Tipicidade subjectiva

1v. Admitindo que houve tipicidade objectiva, pergunta-se: houve dolo de cumplicidade? O problema coloca-se quanto ao segundo objecto do dolo: o facto principal dos, in casu, co-autores. Encontramos dois elementos que apontam em sinal contrário. Por um lado, o facto de o ferro-velho “desconfiar” do assalto, aponta para o dolo eventual. Por outro lado, o facto de ter emprestado conscientemente uma arma muito especial – a tal que iria impedir o crime – parece fazer inclinar os pratos da balança no sentido oposto: isto é, no sentido da não conformação com o sucesso do assalto. Ora, entre estas duas considerações, e no meio de toda a perplexidade da adivinhação do verdadeiro significado da actuação e das palavras de tão singular indivíduo, chegamos ao único ponto inequívoco de apoio em sede de apuramento da sua vontade: o ferro-velho – e nisto todos podemos assentar – não se conforma com a consumação do assalto. Ou seja, quanto muito apenas poderia haver dolo eventual quanto à tentativa de roubo, não quanto ao roubo consumado. Com esta simples – mas sólida – constatação estamos em condições de afastar a responsabilidade do ferro-velho como cúmplice da tentativa de roubo: é que a doutrina claramente maioritária vem exigindo a inclusão no objecto do dolo tanto do instigador como do cúmplice não apenas da tentativa do facto do autor mas do respectivo facto principal consumado.
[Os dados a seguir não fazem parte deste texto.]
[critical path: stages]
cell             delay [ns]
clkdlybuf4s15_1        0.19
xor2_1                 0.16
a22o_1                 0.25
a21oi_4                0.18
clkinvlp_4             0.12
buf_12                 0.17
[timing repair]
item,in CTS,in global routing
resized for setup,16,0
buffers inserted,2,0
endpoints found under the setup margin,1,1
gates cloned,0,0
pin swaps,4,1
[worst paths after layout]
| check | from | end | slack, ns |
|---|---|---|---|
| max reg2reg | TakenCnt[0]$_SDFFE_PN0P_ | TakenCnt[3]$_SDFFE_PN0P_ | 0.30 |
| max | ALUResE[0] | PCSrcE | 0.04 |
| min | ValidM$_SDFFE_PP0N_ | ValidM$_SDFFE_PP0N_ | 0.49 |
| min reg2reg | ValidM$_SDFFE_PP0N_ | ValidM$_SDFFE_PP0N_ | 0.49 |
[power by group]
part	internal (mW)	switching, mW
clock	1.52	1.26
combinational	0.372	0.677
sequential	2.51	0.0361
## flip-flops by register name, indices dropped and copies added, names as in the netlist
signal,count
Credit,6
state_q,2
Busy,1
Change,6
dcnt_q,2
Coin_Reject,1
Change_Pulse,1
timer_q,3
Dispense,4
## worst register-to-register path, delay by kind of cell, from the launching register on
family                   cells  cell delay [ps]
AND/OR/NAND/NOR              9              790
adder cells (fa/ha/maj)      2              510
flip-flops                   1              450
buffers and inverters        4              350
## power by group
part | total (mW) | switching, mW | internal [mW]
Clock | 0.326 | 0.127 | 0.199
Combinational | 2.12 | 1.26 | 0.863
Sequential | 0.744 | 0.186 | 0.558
**config.mk**
```make
export PLATFORM = sky130hd
export DESIGN_NAME = rob_commit_unit
export DESIGN_NICKNAME = d
export VERILOG_FILES = /design/src/rtl/rob_commit_unit.sv
export SDC_FILE = /design/constraint.sdc
export NUM_CORES = 1
export LEC_CHECK = 0
export ABC_AREA = 1
export BUFFER_PORTS_ARGS = -buffer_cell sky130_fd_sc_hd__buf_2
export CORE_AREA = 5 5 172 174
export CTS_BUF_LIST = sky130_fd_sc_hd__clkbuf_4 sky130_fd_sc_hd__clkbuf_8
export DETAILED_ROUTE_END_ITERATION = 6
export DIE_AREA = 0 0 177 179
export PLACE_DENSITY = 0.59
export SYNTH_ARGS = -nofsm -noshare
export SYNTH_HDL_FRONTEND = slang
export SYNTH_SLANG_ARGS = --single-unit
```
**constraint.sdc**
```tcl
create_clock -name clk_i -period 2.05 [get_ports clk_i]
set_clock_uncertainty 0.05 [all_clocks]
set_input_delay 0.205 -clock clk_i [delete_from_list [all_inputs] [get_ports clk_i]]
set_output_delay 0.205 -clock clk_i [all_outputs]
set_load 0.02 [all_outputs]
```
**src/rtl/rob_commit_unit.sv**
```systemverilog
// In-order retire stage behind the ROB: RF writeback, store release to memory,
// and misprediction/exception recovery followed by a fixed flush window.
module rob_commit_unit #(
  parameter int          ROBsize      = 16,
  parameter int          FLUSH_CYCLES = 2,
  parameter logic [63:0] EXC_VECTOR   = 64'h0000_0100,
  localparam int         addrSize     = $clog2(ROBsize)
) (
  input  logic                clk_i,
  input  logic                reset_i,
  input  logic [78:0]         commitReadData_i,
  input  logic [addrSize:0]   head_i,
  input  logic [63:0]         headExtra_i,
  output logic                updateHead_o,
  output logic                needToRestore_o,
  output logic                rfWriteEn_o,
  output logic [4:0]          rfWriteAddr_o,
  output logic [63:0]         rfWriteData_o,
  output logic [addrSize:0]   rfWriteTag_o,
  output logic                storeReq_o,
  output logic [63:0]         storeAddr_o,
  output logic [63:0]         storeData_o,
  input  logic                storeAck_i,
  output logic                redirect_o,
  output logic [63:0]         redirectPC_o,
  output logic [31:0]         retiredCount_o
);

  typedef enum logic [1:0] {RUN, STORE_WAIT, RESTORE, FLUSH} state_t;
  localparam int FW = (FLUSH_CYCLES > 1) ? $clog2(FLUSH_CYCLES) : 1;

  state_t        state;
  logic [FW-1:0] flush_cnt;

  logic        occupied, reg_write, is_store, is_branch, done, mispredict, exception;
  logic [4:0]  rd;
  logic [63:0] result;
  logic        unused_rsvd;

  assign occupied    = commitReadData_i[78];
  assign rd          = commitReadData_i[77:73];
  assign reg_write   = commitReadData_i[72];
  assign is_store    = commitReadData_i[71];
  assign is_branch   = commitReadData_i[70];
  assign done        = commitReadData_i[69];
  assign mispredict  = commitReadData_i[68];
  assign exception   = commitReadData_i[67];
  assign result      = commitReadData_i[63:0];
  assign unused_rsvd = ^commitReadData_i[66:64];

  logic ready, rf_ok, pop, wen, do_recover, do_store;
  assign ready = occupied & done;
  assign rf_ok = reg_write & (rd != 5'd0);

  // Exception outranks mispredict; stores hold the head until memory acks.
  always_comb begin
    pop        = 1'b0;
    wen        = 1'b0;
    do_recover = 1'b0;
    do_store   = 1'b0;
    if (!reset_i) begin
      case (state)
        RUN: if (ready) begin
          if (exception) begin
            pop        = 1'b1;
            do_recover = 1'b1;
          end else if (is_branch & mispredict) begin
            pop        = 1'b1;
            wen        = rf_ok;
            do_recover = 1'b1;
          end else if (is_store) begin
            do_store   = 1'b1;
          end else begin
            pop        = 1'b1;
            wen        = rf_ok;
          end
        end
        STORE_WAIT: pop = storeAck_i & occupied;
        default: ;
      endcase
    end
  end

  assign updateHead_o  = pop;
  assign rfWriteEn_o   = wen;
  assign rfWriteAddr_o = wen ? rd : 5'd0;
  assign rfWriteData_o = wen ? result : 64'd0;
  assign rfWriteTag_o  = pop ? head_i : '0;

  always_ff @(posedge clk_i) begin
    if (reset_i) begin
      state           <= RUN;
      flush_cnt       <= '0;
      storeReq_o      <= 1'b0;
      storeAddr_o     <= 64'd0;
      storeData_o     <= 64'd0;
      needToRestore_o <= 1'b0;
      redirect_o      <= 1'b0;
      redirectPC_o    <= 64'd0;
      retiredCount_o  <= 32'd0;
    end else begin
      if (pop) retiredCount_o <= retiredCount_o + 32'd1;
      needToRestore_o <= 1'b0;
      redirect_o      <= 1'b0;
      case (state)
        RUN: begin
          if (do_recover) begin
            state           <= RESTORE;
            needToRestore_o <= 1'b1;
            redirect_o      <= 1'b1;
            redirectPC_o    <= exception ? EXC_VECTOR : headExtra_i;
          end else if (do_store) begin
            state       <= STORE_WAIT;
            storeReq_o  <= 1'b1;
            storeAddr_o <= headExtra_i;
            storeData_o <= result;
          end
        end
        STORE_WAIT: if (storeAck_i) begin
          storeReq_o <= 1'b0;
          state      <= RUN;
        end
        RESTORE: begin
          state     <= FLUSH;
          flush_cnt <= '0;
        end
        FLUSH: begin
          if (flush_cnt == FW'(FLUSH_CYCLES - 1)) state <= RUN;
          else flush_cnt <= flush_cnt + FW'(1);
        end
        default: state <= RUN;
      endcase
    end
  end

endmodule
```
==> results.yml <==
floorplan:
  start_util_pct: 33.4
  dieHeight_microns: 179
  fp.dieW_microns: 177
  core_area_sq_um: 27600
  num_rows: 61
  io_pins: 454
  die-area_sq_um: 31700
run_status:
  violations: "setup timing"
  outcome: "finished, violations left"
drt:
  dr.first_iter.drc_count: 605
  num_vias: 10600
  drtAntennaViolNets: 0
  drt-wirelength-per-cell_microns: 16.2
  drc_errors: 0
  viasPerCell: 4.73
  routed_wl_microns: 36400
  firstDrtPassIters: 5
synthesis:
  postSynthAreaPerCell_sq_um: 7.25
  synth_area_sq_um: 9230
  synthCells: 1274
  ys_warn_count: 0
  synth-seq-cells: 229
  yosysUniqueCellTypes: 31
  synth_nets: 1426
  yosysSeqAreaShare_pct: 49.7
sta:
  period_minus_slack_ns: 2.18
  setup_viol: 64
  rsz0062_at_grt: "true"
  whs_ns: 0.147
  setup_tns_ns: -3.64
  period_share_pct: 106
  clock.fmax_mhz: 459
  tightest_slew_ns: 0.747
  slew_headroom_pct: 50.2
  finalHoldViolations: 0
  final-max-slew-violation-count: 0
  fin_ws_ns: -0.128
worst_setup_path:
  ff2ff_setup_slack_ns: 0.24
  crit_path_start: "state[0]"
  slowest_delay_ns: 0.35
  cp_max_fo: 16
  cp-end-kind: "output port"
  critPathArrivalTime_ns: 1.92
  cp_slowest_cell: "dfxtp_2"
  critical_path_class: "reg -> out"
  cp-start-kind: "flop"
  cp.required_ns: 1.79
  path_cells: "nor2_4 -> nand4_4 -> inv_2 -> nand3_4 -> buf_12 -> buf_4 -> nor2_1 -> buf_4"
  reg2reg_depth: 9
  r2r-end: "retiredCount_o[26]"
  r2r-start: "retiredCount_o[0]"
  worst_path_most_repeated_cell: "buf_4"
clock_network:
  cts_buffers: 42
  clockBufferDepth: 3
  numClockSinks: 229
  root_buffer: "clkbuf_8"
  insertion_delay_ns: 0.53
  clk_pin_slew_ns: 0.06
  h-tree-depth: 2
  cts_tree: "done"
flow_run:
  cap_violations: 0
placement:
  hpwl_microns: 24300
  gp_congestion: 0.896
  portBuffers: 450
  dpl_cell_area_sq_um: 11800
worst_hold_path:
  min_path_type: "in -> reg"
  hold-path-cell-count: 3
  min-delay-start: "reset_i"
  hold_path_end: "retiredCount_o[23]"
final_layout:
  final_nets: 1992
  stdcell_area_sq_um: 14400
  register_area_sq_um: 4590
  multi_input_area_sq_um: 3900
  n_fill_cell: 2627
  area.growth.synth_to_final_pct: 56.4
  drive_above_1_share_pct: 31.5
power_and_ir_drop:
  power_density_nw_per_um2: 721
  power.static_leakage_nw: 6.84
  ir_drop_mv: 0.491
global_route:
  antenna_found_initial: 2
  grt_pass1_vias: 10300
  grt-ovfl-total: 0
  grt_use_total_pct: 21.1
  grt_max_degree: 128
  grt_pass1_wl_microns: 54300
==> where the power goes <==
group | leakage, nW | internal (W) | switching [W]
sequential | 1.85 | 0.00454 | 0.0000542
combinational | 4.51 | 0.000466 | 0.000643
clock | 0.479 | 0.00283 | 0.00187
total | 6.84 | 0.00784 | 0.00257
==> per-layer routing <==
metal	vias to the layer above	GRT usage (%)	part of all wire, %
li1	5228	-	-
met1	4800	23.2	38
met2	480	36.4	47
met3	124	7.28	9.4
met4	2	10.9	5.3
met5	-	0	0.036
==> synth_stat cells (all sizes together) <==
master	count	area, sq um
ha	1	12.5
nand3	153	766
nand4	8	56.3
o21a	3	22.5
o21ai	136	681
inv	112	420
clkbuf	35	131
a211oi	1	12.5
o21bai	1	7.51
nand3b	2	15.0
a31oi	5	31.3
nand2	293	1110
o31ai	1	7.51
nor2	153	597
a21oi	78	390
and3	1	6.26
xnor2	2	17.5
buf	51	299
dfxtp	229	4580
xor2	5	43.8
nor3	4	20.0
==> layout make-up <==
type,count,area share (%)
well taps,378,3.28
flip-flops and latches,229,31.8
inverters,112,3.00
diodes,1,0.0173
multi-input cells,847,27.0
clock inverters,5,0.745
clock buffers,66,5.51
repair buffers,608,28.7
==> kinds of logic (layout without fill, tap and decap cells) <==
group,after synthesis,count (layout),share of synthesized area [%]
other cells,0,1,0
xor+xnor,7,7,0.664
simple gates,614,614,27.8
flops,229,229,49.7
buf+inv,198,791,9.22
fa+ha+maj,1,1,0.136
compound gates,225,225,12.5
==> registers in the layout, summed over array words and instances, names as in the netlist <==
register        count
storeAddr_o        64
storeData_o        64
redirect_o          1
redirectPC_o       64
storeReq_o          1
flush_cnt           1
retiredCount_o     32
state               2
==> cell usage in the layout, fill, tap and decap left out, types with 3 or more instances in the layout <==
cell	count
xor2_1	5
buf_12	9
clkbuf_8	48
nor3_1	4
nand3_1	152
inv_2	5
nor2_2	16
o21ai_1	57
nand2_1	291
buf_2	375
nand4_1	7
buf_4	78
inv_1	104
dfxtp_1	227
o21a_1	3
a31oi_1	5
dlygate4sd3_1	129
nor2_4	7
a21oi_1	78
bufinv_16	3
buf_6	16
o21ai_0	79
clkbuf_4	18
nor2_1	130
==> worst max path at each step <==
| stage | slack (ns) | end | cells after the start |
|---|---|---|---|
| global route | -0.24 | rfWriteData_o[17] | 8 |
| floorplan | 0.41 | retiredCount_o[18] | 8 |
| global placement | 0.22 | rfWriteData_o[3] | 8 |
| CTS | -0.13 | rfWriteData_o[29] | 8 |
| finish | -0.13 | rfWriteData_o[17] | 8 |
| detailed placement | 0.20 | rfWriteData_o[3] | 8 |
==> through the flow <==
stage          std cells  total power [W]  util (%)  setup WS, ns
2_1_floorplan       1274          0.00514         -         0.406
3_3_place_gp        2037          0.00554      42.7         0.216
3_5_place_dp        2037          0.00554      42.7         0.196
4_1_cts             2239           0.0105      51.3        -0.134
5_1_grt             2246           0.0108      52.2        -0.238
6_report            2246           0.0104      52.2        -0.128
==> what timing repair did <==
item	CTS	global route
pin swaps	2	2
cloned	0	3
hold endpoints to repair	194	0
setup endpoints to repair	76	76
buffers inserted	2	3
hold buffers	129	0
gates resized for setup	57	63
==> critical path: cells and delay by family (launching register included) <==
| family | cells | cell delay (ns) |
|---|---|---|
| buf+inv | 4 | 0.58 |
| simple gates | 4 | 0.43 |
| flops | 1 | 0.35 |
No activity file was read; power rests on OpenSTA's default activity.
$ cat src/rtl/sram_ctrl_pkg.sv
// Shared definitions for sram_ctrl: FSM state encoding, access-size codes
// and the word width the lane logic is built for.
package sram_ctrl_pkg;

  typedef enum logic [2:0] {
    IDLE,
    RD,
    RMW_RD,
    WR,
    RESP
  } state_t;

  localparam logic [1:0] SZ_BYTE = 2'b00;
  localparam logic [1:0] SZ_HALF = 2'b01;
  localparam logic [1:0] SZ_WORD = 2'b10;
  localparam logic [1:0] SZ_RSVD = 2'b11;

  localparam int WORD_W = 32;

  function automatic logic is_subword(input logic [1:0] size);
    return (size == SZ_BYTE) || (size == SZ_HALF);
  endfunction

endpackage

$ cat src/rtl/sram_ctrl_lane.sv
// Little-endian lane handling: extracts and extends load data from an SRAM word,
// and merges right-aligned store data into the word read back for sub-word stores.
module sram_ctrl_lane
  import sram_ctrl_pkg::*;
(
  input  logic [1:0]        i_size,
  input  logic              i_signed,
  input  logic [1:0]        i_addr_lo,
  input  logic [WORD_W-1:0] i_ld_word,
  input  logic [WORD_W-1:0] i_rmw_word,
  input  logic [WORD_W-1:0] i_wdata,
  output logic [WORD_W-1:0] o_ld_data,
  output logic [WORD_W-1:0] o_st_data
);

  logic [7:0]  w_byte;
  logic [15:0] w_half;

  // Half accesses use only addr[1]; addr[0] is don't-care unless rejected upstream.
  assign w_byte = i_ld_word[{i_addr_lo, 3'b000} +: 8];
  assign w_half = i_ld_word[{i_addr_lo[1], 4'b0000} +: 16];

  always_comb begin
    o_ld_data = i_ld_word;
    case (i_size)
      SZ_BYTE: o_ld_data = i_signed ? {{24{w_byte[7]}}, w_byte} : {24'h0, w_byte};
      SZ_HALF: o_ld_data = i_signed ? {{16{w_half[15]}}, w_half} : {16'h0, w_half};
      default: o_ld_data = i_ld_word;
    endcase
  end

  always_comb begin
    o_st_data = i_rmw_word;
    case (i_size)
      SZ_BYTE: o_st_data[{i_addr_lo, 3'b000} +: 8]     = i_wdata[7:0];
      SZ_HALF: o_st_data[{i_addr_lo[1], 4'b0000} +: 16] = i_wdata[15:0];
      default: o_st_data = i_wdata;
    endcase
  end

endmodule

$ cat src/rtl/sram_ctrl.sv
// Single-port SRAM load/store controller; sub-word stores use read-modify-write.
// Define SRAM_CTRL_ALIGN_CHECK_EN to reject misaligned half and word accesses.
module sram_ctrl
  import sram_ctrl_pkg::*;
#(
  parameter int AWIDTH = 32,
  parameter int DWIDTH = 32,
  parameter int DEPTH  = 10240
) (
  input  logic              clk,
  input  logic              rst_n,
  input  logic              req_valid,
  output logic              req_ready,
  input  logic              req_we,
  input  logic [1:0]        req_size,
  input  logic              req_signed,
  input  logic [AWIDTH-1:0] req_addr,
  input  logic [DWIDTH-1:0] req_wdata,
  output logic              resp_valid,
  input  logic              resp_ready,
  output logic [DWIDTH-1:0] resp_rdata,
  output logic              resp_err,
  output logic              sram_cs,
  output logic              sram_rd,
  output logic              sram_wr,
  output logic [AWIDTH-1:0] sram_addr,
  output logic [DWIDTH-1:0] sram_din,
  input  logic [DWIDTH-1:0] sram_dout
);

  localparam logic [AWIDTH-1:0] DEPTH_W = AWIDTH'(DEPTH);

  state_t            r_state;
  state_t            w_state_nxt;
  logic              r_we;
  logic [1:0]        r_size;
  logic              r_signed;
  logic [AWIDTH-1:0] r_addr;
  logic [DWIDTH-1:0] r_wdata;
  logic [DWIDTH-1:0] r_rmw_word;
  logic [DWIDTH-1:0] r_rdata;
  logic              r_err;

  logic              w_accept;
  logic              w_oob;
  logic              w_misalign;
  logic              w_err;
  logic [DWIDTH-1:0] w_ld_data;
  logic [DWIDTH-1:0] w_st_data;

  assign w_accept = req_valid && req_ready;
  assign w_oob    = {2'b00, req_addr[AWIDTH-1:2]} >= DEPTH_W;

`ifdef SRAM_CTRL_ALIGN_CHECK_EN
  assign w_misalign = ((req_size == SZ_HALF) && req_addr[0]) ||
                      ((req_size == SZ_WORD) && (req_addr[1:0] != 2'b00));
`else
  assign w_misalign = 1'b0;
`endif

  assign w_err = (req_size == SZ_RSVD) || w_oob || w_misalign;

  always_ff @(posedge clk) begin
    if (!rst_n) r_state <= IDLE;
    else        r_state <= w_state_nxt;
  end

  // Strobes are a pure decode of state so errors never touch the SRAM.
  always_comb begin
    w_state_nxt = r_state;
    req_ready   = 1'b0;
    resp_valid  = 1'b0;
    sram_cs     = 1'b0;
    sram_rd     = 1'b0;
    sram_wr     = 1'b0;
    case (r_state)
      IDLE: begin
        req_ready = 1'b1;
        if (req_valid) begin
          if (w_err)                 w_state_nxt = RESP;
          else if (!req_we)          w_state_nxt = RD;
          else if (is_subword(req_size)) w_state_nxt = RMW_RD;
          else                       w_state_nxt = WR;
        end
      end
      RD: begin
        sram_cs     = 1'b1;
        sram_rd     = 1'b1;
        w_state_nxt = RESP;
      end
      RMW_RD: begin
        sram_cs     = 1'b1;
        sram_rd     = 1'b1;
        w_state_nxt = WR;
      end
      WR: begin
        sram_cs     = 1'b1;
        sram_wr     = 1'b1;
        w_state_nxt = RESP;
      end
      RESP: begin
        resp_valid = 1'b1;
        if (resp_ready) w_state_nxt = IDLE;
      end
      default: w_state_nxt = IDLE;
    endcase
  end

  always_ff @(posedge clk) begin
    if (!rst_n) begin
      r_we       <= 1'b0;
      r_size     <= 2'b00;
      r_signed   <= 1'b0;
      r_addr     <= '0;
      r_wdata    <= '0;
      r_rmw_word <= '0;
      r_rdata    <= '0;
      r_err      <= 1'b0;
    end else begin
      if (w_accept) begin
        r_we     <= req_we;
        r_size   <= req_size;
        r_signed <= req_signed;
        r_addr   <= req_addr;
        r_wdata  <= req_wdata;
        r_rdata  <= '0;
        r_err    <= w_err;
      end
      if (r_state == RD)     r_rdata    <= w_ld_data;
      if (r_state == RMW_RD) r_rmw_word <= sram_dout;
    end
  end

  sram_ctrl_lane u_lane (
    .i_size     (r_size),
    .i_signed   (r_signed),
    .i_addr_lo  (r_addr[1:0]),
    .i_ld_word  (sram_dout),
    .i_rmw_word (r_rmw_word),
    .i_wdata    (r_wdata),
    .o_ld_data  (w_ld_data),
    .o_st_data  (w_st_data)
  );

  assign resp_rdata = resp_valid ? r_rdata : '0;
  assign resp_err   = resp_valid & r_err;
  assign sram_addr  = {r_addr[AWIDTH-1:2], 2'b00};
  // Word stores bypass the merge; the lane passes r_wdata through for SZ_WORD.
  assign sram_din   = r_we ? w_st_data : w_st_data;

endmodule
Faltando, na nossa hipótese, o dolo de consumação quanto ao facto de Ana e Bernardo, por parte do ferro-velho, este não seria punido, por falta do tipo subjectivo, inexistindo, ainda, a punição da “cumplicidade negligente” (artigo 13.º) [isto tudo, claro está, na suposição de que a imputação do ferro-velho não teria sido excluída, a montante, ao nível da tipicidade objectiva, o que, como vimos (v. supra), não é líquido].